De entre la sangre y las balas resurge con fuerza el mensaje que el terrorismo internacional trata de extender: el terror está ahí para usarlo si no nos gusta lo que vemos. Y, desde hace tiempo, al integrismo islámico no le gusta lo que ve en Occidente: lo de Palestina, las guerras de Iraq o Afganistán, la intervención en Siria o las tensiones por el programa de enriquecimiento de uranio de Irán son sólo excusas baratas del yihadismo extremista para buscar una confrontación clara con las democracias liberales a cuenta de la ofensa continua a sus símbolos religiosos. «Yo soy Charlie» es el grito al que se han aferrado periodistas y ciudadanos de todo el mundo para defender la sacrosanta libertad de expresión. Nada justifica la masacre de París y nadie, amparándose en una viñeta de Mahoma, puede defender una respuesta tan desproporcionada como la auspiciada por la rama yemení de Al Qaeda, por ahora la única que ha reivindicado el golpe.

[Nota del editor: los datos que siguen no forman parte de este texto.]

File: src/wsfr_pkg.sv
// ----------------------------------------------------------------------------
// wsfr_pkg: shared definitions for the wheel speed filter
// register map, reset values and the configuration bundle
// ----------------------------------------------------------------------------
`default_nettype none

package wsfr_pkg;

	localparam int CFG_W = 16;

	typedef enum logic [1:0] {
		REG_TARGET_SPEED   = 2'd0,
		REG_JUMP_LIMIT     = 2'd1,
		REG_RECOVER_MARGIN = 2'd2,
		REG_LOW_COUNT      = 2'd3
	} reg_idx_t;

	localparam logic [CFG_W-1:0] TARGET_SPEED_RST   = 16'd0;
	localparam logic [CFG_W-1:0] JUMP_LIMIT_RST     = 16'd100;
	localparam logic [CFG_W-1:0] RECOVER_MARGIN_RST = 16'd200;
	localparam logic [CFG_W-1:0] LOW_COUNT_RST      = 16'd20;

	typedef struct packed {
		logic [CFG_W-1:0] target_speed;
		logic [CFG_W-1:0] jump_limit;
		logic [CFG_W-1:0] recover_margin;
		logic [CFG_W-1:0] low_count;
	} cfg_t;

endpackage

`default_nettype wire

File: src/wsfr_div10.sv
// ----------------------------------------------------------------------------
// wsfr_div10: signed divide by ten
// truncates toward zero, reciprocal multiply on the magnitude
// ----------------------------------------------------------------------------
`default_nettype none

module wsfr_div10 #(
	parameter int W = 20
) (
	input  wire logic signed [W-1:0] num,
	output logic signed [W-1:0]      quo
);

	localparam int K  = W + 4;
	localparam int MW = K - 2;
	localparam int PW = W + MW;
	localparam logic [K:0] POW   = (K+1)'(1) << K;
	localparam logic [K:0] MFULL = (POW + (K+1)'(9)) / (K+1)'(10);
	localparam logic [MW-1:0] M  = MFULL[MW-1:0];

	logic [W-1:0]  mag;
	logic [PW-1:0] prod;
	logic [W-1:0]  qmag;

	assign mag  = num[W-1] ? (~num + W'(1)) : num;
	// ceil(2^k/10) is exact for every magnitude of this width
	assign prod = {{MW{1'b0}}, mag} * {{W{1'b0}}, M};
	assign qmag = {2'b00, prod[PW-1:K]};
	assign quo  = num[W-1] ? $signed(~qmag + W'(1)) : $signed(qmag);

endmodule

`default_nettype wire

File: src/wsfr_wheel.sv
// ----------------------------------------------------------------------------
// wsfr_wheel: one wheel lane
// runaway mark, low-pass filter and the lane's filtered count and mark
// ----------------------------------------------------------------------------
`default_nettype none

module wsfr_wheel #(
	parameter int CW = 16
) (
	input  wire logic                  clk,
	input  wire logic                  arst_n,
	input  wire logic                  take,
	input  wire logic signed [CW-1:0]  raw,
	input  wire wsfr_pkg::cfg_t        cfg,
	input  wire logic                  flag_drop,
	output logic signed [CW-1:0]       filt,
	output logic                       flag_nxt
);

	localparam int D  = (CW + 2 > 18) ? CW + 2 : 18;
	localparam int HW = CW + 4;

	logic signed [CW-1:0] last_q;
	logic                 flag_q;

	logic signed [D-1:0]  raw_d, last_d, jump, lim, bound;
	logic                 jump_hi, flag_set, recov;
	logic signed [HW-1:0] r_h, l_h, hsum, hq;
	logic signed [CW:0]   rsum, radj, rq;

	assign raw_d  = $signed({{(D-CW){raw[CW-1]}}, raw});
	assign last_d = $signed({{(D-CW){last_q[CW-1]}}, last_q});
	assign jump   = raw_d - last_d;
	assign lim    = $signed({{(D-16){1'b0}}, cfg.jump_limit});
	// half the target plus the recovery margin
	assign bound  = $signed({{(D-17){1'b0}},
		({2'b00, cfg.target_speed[15:1]} + {1'b0, cfg.recover_margin})});

	assign jump_hi  = jump > lim;
	assign flag_set = flag_q | jump_hi;
	assign recov    = !jump_hi && (raw_d < bound) && !raw[CW-1] && (raw != '0);
	assign flag_nxt = flag_set & !recov;

	// healthy: (9*raw + last) / 10
	assign r_h  = $signed({{(HW-CW){raw[CW-1]}}, raw});
	assign l_h  = $signed({{(HW-CW){last_q[CW-1]}}, last_q});
	assign hsum = (r_h <<< 3) + r_h + l_h;

	wsfr_div10 #(.W(HW)) u_div (
		.num(hsum),
		.quo(hq)
	);

	// runaway: (raw + last) / 2 toward zero
	assign rsum = $signed({raw[CW-1], raw}) + $signed({last_q[CW-1], last_q});
	assign radj = rsum + $signed({{CW{1'b0}}, rsum[CW]});
	assign rq   = radj >>> 1;

	assign filt = flag_nxt ? rq[CW-1:0] : hq[CW-1:0];

	always_ff @(posedge clk or negedge arst_n) begin
		if (!arst_n) begin
			last_q <= '0;
			flag_q <= 1'b0;
		end else if (take) begin
			last_q <= filt;
			flag_q <= flag_nxt & !flag_drop;
		end
	end

endmodule

`default_nettype wire

File: src/wsfr_merge.sv
// ----------------------------------------------------------------------------
// wsfr_merge: merging stage
// right mark clear, combined speed, smoothing and the output register
// ----------------------------------------------------------------------------
`default_nettype none

module wsfr_merge #(
	parameter int CW = 16
) (
	input  wire logic                 clk,
	input  wire logic                 arst_n,
	input  wire logic                 in_valid,
	output logic                      in_ready,
	input  wire logic signed [CW-1:0] rf,
	input  wire logic signed [CW-1:0] lf,
	input  wire logic                 rflag,
	input  wire logic                 lflag,
	input  wire wsfr_pkg::cfg_t       cfg,
	output logic                      rdrop,
	input  wire logic                 out_ready,
	output logic                      out_valid,
	output logic signed [CW:0]        speed,
	output logic signed [CW-1:0]      rf_out,
	output logic signed [CW-1:0]      lf_out,
	output logic                      rflag_out,
	output logic                      lflag_out
);

	localparam int D  = (CW + 2 > 18) ? CW + 2 : 18;
	localparam int SW = CW + 2;
	localparam int TW = CW + 6;

	logic                 keep;
	logic signed [D-1:0]  low_d, half_d, rf_d, lf_d;

	logic                 valid_s1;
	logic signed [CW-1:0] rf_s1, lf_s1;
	logic                 rfl_s1, lfl_s1;

	logic                 out_valid_q;
	logic signed [CW:0]   speed_q;
	logic signed [CW-1:0] rf_q, lf_q;
	logic                 rfl_q, lfl_q;
	logic signed [SW-1:0] speed_last_q;

	logic                 out_free, adv, load;
	logic signed [D-1:0]  rf1_d, lf1_d;
	logic signed [SW-1:0] now;
	logic signed [TW-1:0] n_t, sl_t, tsum, tq;

	// right mark clear from this item's lane results
	assign low_d = $signed({{(D-16){1'b0}}, cfg.low_count});
	assign rf_d  = $signed({{(D-CW){rf[CW-1]}}, rf});
	assign lf_d  = $signed({{(D-CW){lf[CW-1]}}, lf});
	assign keep  = (lflag && rflag) || (lflag && rf_d < low_d) || (rflag && lf_d < low_d);
	assign rdrop = !keep;

	assign out_free = !out_valid_q || out_ready;
	assign adv      = valid_s1 && out_free;
	assign in_ready = !valid_s1 || out_free;
	assign load     = in_valid && in_ready;

	always_ff @(posedge clk or negedge arst_n) begin
		if (!arst_n) begin
			valid_s1 <= 1'b0;
		end else if (load) begin
			valid_s1 <= 1'b1;
		end else if (adv) begin
			valid_s1 <= 1'b0;
		end
	end

	always_ff @(posedge clk) begin
		if (load) begin
			rf_s1  <= rf;
			lf_s1  <= lf;
			rfl_s1 <= rflag & keep;
			lfl_s1 <= lflag;
		end
	end

	// combined speed
	assign half_d = $signed({{(D-15){1'b0}}, cfg.target_speed[15:1]});
	assign rf1_d  = $signed({{(D-CW){rf_s1[CW-1]}}, rf_s1});
	assign lf1_d  = $signed({{(D-CW){lf_s1[CW-1]}}, lf_s1});

	always_comb begin
		priority if (lfl_s1 && rfl_s1) begin
			now = speed_last_q;
		end else if (lfl_s1) begin
			now = (rf1_d > half_d) ? speed_last_q : $signed({rf_s1[CW-1], rf_s1, 1'b0});
		end else if (rfl_s1) begin
			now = (lf1_d > half_d) ? speed_last_q : $signed({lf_s1[CW-1], lf_s1, 1'b0});
		end else begin
			now = $signed({{2{rf_s1[CW-1]}}, rf_s1}) + $signed({{2{lf_s1[CW-1]}}, lf_s1});
		end
	end

	// smoothing: (9*now + last) / 10
	assign n_t  = $signed({{(TW-SW){now[SW-1]}}, now});
	assign sl_t = $signed({{(TW-SW){speed_last_q[SW-1]}}, speed_last_q});
	assign tsum = (n_t <<< 3) + n_t + sl_t;

	wsfr_div10 #(.W(TW)) u_div (
		.num(tsum),
		.quo(tq)
	);

	always_ff @(posedge clk or negedge arst_n) begin
		if (!arst_n) begin
			out_valid_q  <= 1'b0;
			speed_last_q <= '0;
		end else begin
			if (adv) begin
				out_valid_q  <= 1'b1;
				speed_last_q <= tq[SW-1:0];
			end else if (out_ready) begin
				out_valid_q <= 1'b0;
			end
		end
	end

	always_ff @(posedge clk) begin
		if (adv) begin
			speed_q <= tq[CW:0];
			rf_q    <= rf_s1;
			lf_q    <= lf_s1;
			rfl_q   <= rfl_s1;
			lfl_q   <= lfl_s1;
		end
	end

	assign out_valid = out_valid_q;
	assign speed     = speed_q;
	assign rf_out    = rf_q;
	assign lf_out    = lf_q;
	assign rflag_out = rfl_q;
	assign lflag_out = lfl_q;

	a_full_stall: assert property (@(posedge clk) disable iff (!arst_n)
		valid_s1 && out_valid_q && !out_ready |-> !in_ready)
		else $error("input taken with both stages held");

	a_adv_fills_out: assert property (@(posedge clk) disable iff (!arst_n)
		adv |=> out_valid_q)
		else $error("advanced item missing from output register");

	a_speed_last: assert property (@(posedge clk) disable iff (!arst_n)
		adv |=> speed_last_q[CW:0] == speed_q)
		else $error("smoothed speed state disagrees with result");

endmodule

`default_nettype wire

File: src/wheel_speed_filter_runaway_core.sv
// ----------------------------------------------------------------------------
// wheel_speed_filter_runaway_core: wheel speed filter with runaway marks
// two wheel lanes, a merging stage and an APB-style register block
// ----------------------------------------------------------------------------
//
// channel   dir  transaction moves
// s_*       in   right_raw, left_raw
// m_*       out  speed, right_filtered, left_filtered, right_runaway, left_runaway
// apb       in   register writes and reads (target_speed, jump_limit, recover_margin,
//                low_count)
//
// one transaction a cycle while m_tready is high; merge then output register
// the wheel filters close their loop within each lane (lane divide by ten),
// the speed smoothing closes its loop in the merge stage (second divide by ten)
// arst_n clears wheel state, marks, speed state and both valid bits
// a stalled m_ side still lets one more item into the merge stage
`default_nettype none

module wheel_speed_filter_runaway_core #(
	parameter int COUNT_WIDTH = 16
) (
	input  wire logic                 clk,
	input  wire logic                 arst_n,

	input  wire logic                 s_tvalid,
	output logic                      s_tready,
	// right_raw, left_raw
	input  wire logic [((2*COUNT_WIDTH+7)/8)*8-1:0] s_tdata,

	output logic                      m_tvalid,
	input  wire logic                 m_tready,
	// speed, right_filtered, left_filtered, right_runaway, left_runaway
	output logic [((3*COUNT_WIDTH+3+7)/8)*8-1:0]    m_tdata,

	input  wire logic                 psel,
	input  wire logic                 penable,
	input  wire logic                 pwrite,
	input  wire logic [3:0]           paddr,
	input  wire logic [31:0]          pwdata,
	output logic [31:0]               prdata,
	output logic                      pready
);

	localparam int CW  = COUNT_WIDTH;
	localparam int OW  = 3 * CW + 3;
	localparam int OBW = ((OW + 7) / 8) * 8;

	wsfr_pkg::cfg_t    cfg_q;
	wsfr_pkg::reg_idx_t reg_sel;
	logic              wr_en;

	logic signed [CW-1:0] right_raw, left_raw;
	logic signed [CW-1:0] rf, lf;
	logic                 rflag, lflag, rdrop, take;

	logic signed [CW:0]   speed;
	logic signed [CW-1:0] rf_out, lf_out;
	logic                 rflag_out, lflag_out;

	// register block: always ready, one write per access phase
	assign pready  = 1'b1;
	assign reg_sel = wsfr_pkg::reg_idx_t'(paddr[3:2]);
	assign wr_en   = psel && penable && pwrite && pready;

	always_ff @(posedge clk or negedge arst_n) begin
		if (!arst_n) begin
			cfg_q.target_speed   <= wsfr_pkg::TARGET_SPEED_RST;
			cfg_q.jump_limit     <= wsfr_pkg::JUMP_LIMIT_RST;
			cfg_q.recover_margin <= wsfr_pkg::RECOVER_MARGIN_RST;
			cfg_q.low_count      <= wsfr_pkg::LOW_COUNT_RST;
		end else if (wr_en) begin
			unique case (reg_sel)
				wsfr_pkg::REG_TARGET_SPEED:   cfg_q.target_speed   <= pwdata[15:0];
				wsfr_pkg::REG_JUMP_LIMIT:     cfg_q.jump_limit     <= pwdata[15:0];
				wsfr_pkg::REG_RECOVER_MARGIN: cfg_q.recover_margin <= pwdata[15:0];
				wsfr_pkg::REG_LOW_COUNT:      cfg_q.low_count      <= pwdata[15:0];
				default: ;
			endcase
		end
	end

	always_comb begin
		unique case (reg_sel)
			wsfr_pkg::REG_TARGET_SPEED:   prdata = {16'h0000, cfg_q.target_speed};
			wsfr_pkg::REG_JUMP_LIMIT:     prdata = {16'h0000, cfg_q.jump_limit};
			wsfr_pkg::REG_RECOVER_MARGIN: prdata = {16'h0000, cfg_q.recover_margin};
			wsfr_pkg::REG_LOW_COUNT:      prdata = {16'h0000, cfg_q.low_count};
			default:                      prdata = '0;
		endcase
	end

	// input unpacking, right count in the low bits
	assign right_raw = $signed(s_tdata[CW-1:0]);
	assign left_raw  = $signed(s_tdata[2*CW-1:CW]);
	assign take      = s_tvalid && s_tready;

	// lanes: each wheel updates its own filter state on an accepted item
	wsfr_wheel #(.CW(CW)) u_right (
		.clk(clk),
		.arst_n(arst_n),
		.take(take),
		.raw(right_raw),
		.cfg(cfg_q),
		.flag_drop(rdrop),
		.filt(rf),
		.flag_nxt(rflag)
	);

	// the left mark is only ever cleared by its own recovery test
	wsfr_wheel #(.CW(CW)) u_left (
		.clk(clk),
		.arst_n(arst_n),
		.take(take),
		.raw(left_raw),
		.cfg(cfg_q),
		.flag_drop(1'b0),
		.filt(lf),
		.flag_nxt(lflag)
	);

	// merge: right mark clear, combined and smoothed speed, output register
	wsfr_merge #(.CW(CW)) u_merge (
		.clk(clk),
		.arst_n(arst_n),
		.in_valid(s_tvalid),
		.in_ready(s_tready),
		.rf(rf),
		.lf(lf),
		.rflag(rflag),
		.lflag(lflag),
		.cfg(cfg_q),
		.rdrop(rdrop),
		.out_ready(m_tready),
		.out_valid(m_tvalid),
		.speed(speed),
		.rf_out(rf_out),
		.lf_out(lf_out),
		.rflag_out(rflag_out),
		.lflag_out(lflag_out)
	);

	// result packing, speed in the low bits, zero fill to the byte
	always_comb begin
		m_tdata         = {OBW{1'b0}};
		m_tdata[OW-1:0] = {lflag_out, rflag_out, lf_out, rf_out, speed};
	end

endmodule

`default_nettype wire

Sin embargo, y dicho todo esto, tengo cada vez más claro que la libertad de expresión ha de tener límites aunque no me guste ponérselos. Ridiculizar a un icono religioso que es intocable para millones de musulmanes en todo el mundo, aunque se pase por el tapiz de la ironía, puede resultar una provocación; al igual que cuando se hace con iconos católicos, uno se pregunta por qué no se recurre a otros símbolos para hacer bromas, por qué hay que pisar estos sembrados tan sensibles con el fin de levantar ampollas entre extremistas y moderados.

Ahora, todos los gobiernos se pelean por ser los primeros en aprobar baterías legislativas que, en el fondo, restringen libertades básicas de los ciudadanos con el fin de reducir el umbral de inseguridad: se filian los datos de todos los que visitan un país, y se ha propuesto la barbaridad de que se puedan interceptar comunicaciones privadas entre ciudadanos sin control judicial. La caverna aprovecha cualquier crisis para mostrar su verdadera cara.

El terrorismo extremista de corte yihadista se resuelve con más seguridad, sí; pero también combinando una política exterior que resuelva los conflictos enquistados desde hace décadas, fomentando políticas de integración en las sociedades occidentales y librando también la batalla de la propaganda en los países en los que estos grupúsculos asesinos y criminales tienen cierto predicamento.

El sacrificio es un acto con larga tradición intelectual en las corrientes extremistas del Islam -desde la Edad Media, prácticamente-, por lo que su erradicación no depende sólo de más seguridad y menos libertad. También hacen falta sentido común y respeto.